■ **WORK REQUEST**:
Return only those lines of the listing that hold the word "input".

◇ ◇ ◇ ◇

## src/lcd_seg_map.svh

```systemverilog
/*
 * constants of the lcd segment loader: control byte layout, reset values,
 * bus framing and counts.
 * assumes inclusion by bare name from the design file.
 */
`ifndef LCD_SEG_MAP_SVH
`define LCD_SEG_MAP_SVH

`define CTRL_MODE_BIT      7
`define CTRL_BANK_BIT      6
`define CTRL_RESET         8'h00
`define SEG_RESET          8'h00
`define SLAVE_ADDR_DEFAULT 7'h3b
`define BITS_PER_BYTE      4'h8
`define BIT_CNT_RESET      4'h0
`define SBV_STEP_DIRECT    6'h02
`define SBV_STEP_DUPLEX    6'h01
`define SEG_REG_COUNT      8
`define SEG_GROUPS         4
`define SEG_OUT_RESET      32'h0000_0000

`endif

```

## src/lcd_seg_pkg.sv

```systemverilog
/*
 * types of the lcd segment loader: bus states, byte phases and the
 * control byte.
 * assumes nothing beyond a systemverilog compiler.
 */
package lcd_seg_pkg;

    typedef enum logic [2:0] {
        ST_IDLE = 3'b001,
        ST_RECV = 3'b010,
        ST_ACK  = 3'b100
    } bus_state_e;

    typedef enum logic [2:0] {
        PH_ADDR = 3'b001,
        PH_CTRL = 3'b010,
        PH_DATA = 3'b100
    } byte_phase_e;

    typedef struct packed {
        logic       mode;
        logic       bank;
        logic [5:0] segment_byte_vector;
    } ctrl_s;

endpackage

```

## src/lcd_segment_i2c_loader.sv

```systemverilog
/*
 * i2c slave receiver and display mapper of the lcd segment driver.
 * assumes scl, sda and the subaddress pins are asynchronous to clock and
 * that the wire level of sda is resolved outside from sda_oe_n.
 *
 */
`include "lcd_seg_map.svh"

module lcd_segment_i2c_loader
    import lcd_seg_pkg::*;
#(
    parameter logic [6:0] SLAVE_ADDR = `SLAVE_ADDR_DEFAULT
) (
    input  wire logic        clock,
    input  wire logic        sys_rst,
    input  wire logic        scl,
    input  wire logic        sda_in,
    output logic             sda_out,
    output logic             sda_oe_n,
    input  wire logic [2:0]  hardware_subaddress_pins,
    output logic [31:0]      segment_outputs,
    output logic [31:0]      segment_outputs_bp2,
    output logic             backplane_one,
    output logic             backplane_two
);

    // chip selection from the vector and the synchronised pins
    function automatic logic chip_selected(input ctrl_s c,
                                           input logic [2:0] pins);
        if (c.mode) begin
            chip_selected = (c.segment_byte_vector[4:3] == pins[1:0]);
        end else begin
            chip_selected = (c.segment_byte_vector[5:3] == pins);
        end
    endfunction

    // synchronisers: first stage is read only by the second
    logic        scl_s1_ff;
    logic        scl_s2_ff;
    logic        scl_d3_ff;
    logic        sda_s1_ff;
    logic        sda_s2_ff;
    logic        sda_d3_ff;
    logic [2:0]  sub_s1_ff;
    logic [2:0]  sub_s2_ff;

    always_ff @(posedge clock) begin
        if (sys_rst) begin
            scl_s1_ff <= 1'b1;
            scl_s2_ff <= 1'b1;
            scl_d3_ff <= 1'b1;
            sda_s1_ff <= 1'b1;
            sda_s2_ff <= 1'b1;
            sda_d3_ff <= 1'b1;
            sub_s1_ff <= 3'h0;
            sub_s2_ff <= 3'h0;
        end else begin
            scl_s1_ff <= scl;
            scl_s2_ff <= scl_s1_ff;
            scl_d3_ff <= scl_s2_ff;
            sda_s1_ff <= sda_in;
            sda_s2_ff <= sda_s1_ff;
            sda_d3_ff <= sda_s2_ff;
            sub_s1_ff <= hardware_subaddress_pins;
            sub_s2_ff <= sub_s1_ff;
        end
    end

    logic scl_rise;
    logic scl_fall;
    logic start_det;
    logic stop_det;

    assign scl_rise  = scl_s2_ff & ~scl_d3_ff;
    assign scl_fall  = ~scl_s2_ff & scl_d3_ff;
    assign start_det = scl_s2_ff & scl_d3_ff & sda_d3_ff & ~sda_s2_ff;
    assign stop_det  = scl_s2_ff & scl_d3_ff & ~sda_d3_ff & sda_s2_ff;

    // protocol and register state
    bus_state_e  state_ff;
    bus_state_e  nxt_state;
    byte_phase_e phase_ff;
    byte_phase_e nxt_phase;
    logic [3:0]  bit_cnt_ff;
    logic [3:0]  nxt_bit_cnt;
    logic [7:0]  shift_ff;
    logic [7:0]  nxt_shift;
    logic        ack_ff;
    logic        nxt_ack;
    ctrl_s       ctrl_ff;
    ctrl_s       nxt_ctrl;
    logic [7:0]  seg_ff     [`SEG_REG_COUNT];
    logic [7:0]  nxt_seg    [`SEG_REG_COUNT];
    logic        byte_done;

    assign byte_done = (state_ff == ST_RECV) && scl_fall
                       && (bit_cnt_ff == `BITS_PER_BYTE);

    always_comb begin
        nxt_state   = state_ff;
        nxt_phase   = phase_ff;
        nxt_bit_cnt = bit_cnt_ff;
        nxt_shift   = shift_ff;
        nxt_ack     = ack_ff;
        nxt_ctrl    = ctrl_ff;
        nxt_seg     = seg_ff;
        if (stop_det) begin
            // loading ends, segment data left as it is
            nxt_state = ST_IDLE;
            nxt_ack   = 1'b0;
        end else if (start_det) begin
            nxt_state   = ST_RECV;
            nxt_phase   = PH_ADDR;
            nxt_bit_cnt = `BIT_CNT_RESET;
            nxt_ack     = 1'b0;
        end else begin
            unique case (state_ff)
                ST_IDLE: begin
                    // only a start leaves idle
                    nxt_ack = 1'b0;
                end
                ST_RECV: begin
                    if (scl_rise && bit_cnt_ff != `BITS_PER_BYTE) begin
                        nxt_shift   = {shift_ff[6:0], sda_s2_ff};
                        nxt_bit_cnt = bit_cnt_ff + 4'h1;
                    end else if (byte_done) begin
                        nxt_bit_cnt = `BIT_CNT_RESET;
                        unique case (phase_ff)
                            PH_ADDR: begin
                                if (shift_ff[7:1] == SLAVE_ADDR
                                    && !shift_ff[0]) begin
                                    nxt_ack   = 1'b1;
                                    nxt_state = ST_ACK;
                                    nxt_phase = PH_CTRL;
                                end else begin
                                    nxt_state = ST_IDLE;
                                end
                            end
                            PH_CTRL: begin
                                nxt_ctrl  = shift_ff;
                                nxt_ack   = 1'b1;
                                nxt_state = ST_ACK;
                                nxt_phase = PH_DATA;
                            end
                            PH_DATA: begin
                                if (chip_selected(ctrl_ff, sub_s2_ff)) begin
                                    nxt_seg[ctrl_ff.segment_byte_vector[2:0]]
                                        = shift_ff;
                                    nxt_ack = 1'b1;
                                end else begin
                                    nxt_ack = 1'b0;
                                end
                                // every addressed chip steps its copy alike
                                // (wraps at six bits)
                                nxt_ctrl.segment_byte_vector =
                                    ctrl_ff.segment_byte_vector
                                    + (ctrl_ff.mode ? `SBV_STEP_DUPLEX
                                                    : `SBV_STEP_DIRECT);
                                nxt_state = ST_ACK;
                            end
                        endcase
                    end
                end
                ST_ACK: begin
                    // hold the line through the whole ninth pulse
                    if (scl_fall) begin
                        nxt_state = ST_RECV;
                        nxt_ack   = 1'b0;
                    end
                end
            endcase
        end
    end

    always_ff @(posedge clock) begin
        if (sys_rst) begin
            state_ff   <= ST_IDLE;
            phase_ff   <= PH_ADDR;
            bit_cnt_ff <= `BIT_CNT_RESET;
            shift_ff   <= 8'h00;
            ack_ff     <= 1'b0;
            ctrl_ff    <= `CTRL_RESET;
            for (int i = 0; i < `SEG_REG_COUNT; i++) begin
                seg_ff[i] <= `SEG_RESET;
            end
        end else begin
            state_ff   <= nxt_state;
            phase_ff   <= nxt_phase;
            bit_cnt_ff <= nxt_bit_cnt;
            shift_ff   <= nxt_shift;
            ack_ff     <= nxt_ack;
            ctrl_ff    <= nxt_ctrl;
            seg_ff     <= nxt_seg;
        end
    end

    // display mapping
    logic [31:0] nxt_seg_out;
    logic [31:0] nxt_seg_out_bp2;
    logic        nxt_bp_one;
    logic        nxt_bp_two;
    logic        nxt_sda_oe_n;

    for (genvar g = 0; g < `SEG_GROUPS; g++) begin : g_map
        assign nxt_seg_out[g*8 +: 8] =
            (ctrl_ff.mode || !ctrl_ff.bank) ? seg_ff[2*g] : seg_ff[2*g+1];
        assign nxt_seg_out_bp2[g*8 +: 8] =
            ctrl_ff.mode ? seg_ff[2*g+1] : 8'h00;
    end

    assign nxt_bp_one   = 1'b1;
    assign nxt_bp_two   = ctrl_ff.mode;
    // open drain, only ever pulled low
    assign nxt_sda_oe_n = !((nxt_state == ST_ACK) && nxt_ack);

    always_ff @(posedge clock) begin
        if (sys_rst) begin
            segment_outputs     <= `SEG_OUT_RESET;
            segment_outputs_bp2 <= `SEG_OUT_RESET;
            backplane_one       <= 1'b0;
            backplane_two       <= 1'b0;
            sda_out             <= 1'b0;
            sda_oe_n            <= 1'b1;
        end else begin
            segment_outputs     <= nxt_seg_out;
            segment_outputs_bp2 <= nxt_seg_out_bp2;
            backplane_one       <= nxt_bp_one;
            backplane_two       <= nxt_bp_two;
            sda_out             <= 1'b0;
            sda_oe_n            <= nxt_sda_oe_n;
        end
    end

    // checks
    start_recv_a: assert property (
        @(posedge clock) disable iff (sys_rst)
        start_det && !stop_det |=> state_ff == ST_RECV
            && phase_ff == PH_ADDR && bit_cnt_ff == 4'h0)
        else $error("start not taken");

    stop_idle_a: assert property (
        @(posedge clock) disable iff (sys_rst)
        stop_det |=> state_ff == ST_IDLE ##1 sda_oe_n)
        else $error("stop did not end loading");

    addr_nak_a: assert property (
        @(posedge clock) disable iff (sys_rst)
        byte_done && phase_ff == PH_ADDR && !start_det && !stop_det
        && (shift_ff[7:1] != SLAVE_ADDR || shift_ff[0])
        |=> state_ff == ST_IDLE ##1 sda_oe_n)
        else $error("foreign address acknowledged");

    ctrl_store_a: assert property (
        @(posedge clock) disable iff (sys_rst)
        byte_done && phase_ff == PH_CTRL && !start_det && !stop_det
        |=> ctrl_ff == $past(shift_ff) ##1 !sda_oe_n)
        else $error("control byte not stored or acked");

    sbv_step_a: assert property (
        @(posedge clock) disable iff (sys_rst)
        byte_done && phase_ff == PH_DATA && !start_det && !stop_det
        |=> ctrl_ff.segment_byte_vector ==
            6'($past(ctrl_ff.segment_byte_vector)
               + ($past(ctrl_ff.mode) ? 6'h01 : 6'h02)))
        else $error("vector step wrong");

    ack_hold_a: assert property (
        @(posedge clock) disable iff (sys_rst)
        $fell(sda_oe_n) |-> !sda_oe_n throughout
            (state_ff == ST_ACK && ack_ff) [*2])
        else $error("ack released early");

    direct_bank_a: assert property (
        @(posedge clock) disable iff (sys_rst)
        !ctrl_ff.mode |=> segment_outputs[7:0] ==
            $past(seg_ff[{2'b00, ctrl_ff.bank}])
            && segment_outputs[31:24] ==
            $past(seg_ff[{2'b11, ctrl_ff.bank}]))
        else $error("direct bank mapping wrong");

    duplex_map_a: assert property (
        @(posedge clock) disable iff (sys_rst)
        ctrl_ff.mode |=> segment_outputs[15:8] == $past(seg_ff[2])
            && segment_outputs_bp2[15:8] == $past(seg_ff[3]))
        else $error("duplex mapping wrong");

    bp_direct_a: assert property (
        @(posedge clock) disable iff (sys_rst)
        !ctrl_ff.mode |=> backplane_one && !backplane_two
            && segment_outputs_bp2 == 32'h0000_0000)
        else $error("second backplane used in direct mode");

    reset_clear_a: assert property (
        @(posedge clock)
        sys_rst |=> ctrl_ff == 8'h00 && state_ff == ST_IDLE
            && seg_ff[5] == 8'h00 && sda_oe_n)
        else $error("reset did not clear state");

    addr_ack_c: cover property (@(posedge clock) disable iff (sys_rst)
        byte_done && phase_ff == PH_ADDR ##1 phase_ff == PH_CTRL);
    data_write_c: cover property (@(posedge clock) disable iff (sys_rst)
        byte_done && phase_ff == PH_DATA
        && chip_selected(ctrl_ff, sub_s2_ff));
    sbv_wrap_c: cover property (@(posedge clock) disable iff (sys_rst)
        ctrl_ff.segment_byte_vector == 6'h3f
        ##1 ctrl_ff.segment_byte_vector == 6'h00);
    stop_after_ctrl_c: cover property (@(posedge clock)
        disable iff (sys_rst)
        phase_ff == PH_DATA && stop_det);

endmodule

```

◇ ◇ ◇ ◇

■ **EXERCISE RESPONSE**:
    input  wire logic        clock,
    input  wire logic        sys_rst,
    input  wire logic        scl,
    input  wire logic        sda_in,
    input  wire logic [2:0]  hardware_subaddress_pins,
    function automatic logic chip_selected(input ctrl_s c,
                                           input logic [2:0] pins);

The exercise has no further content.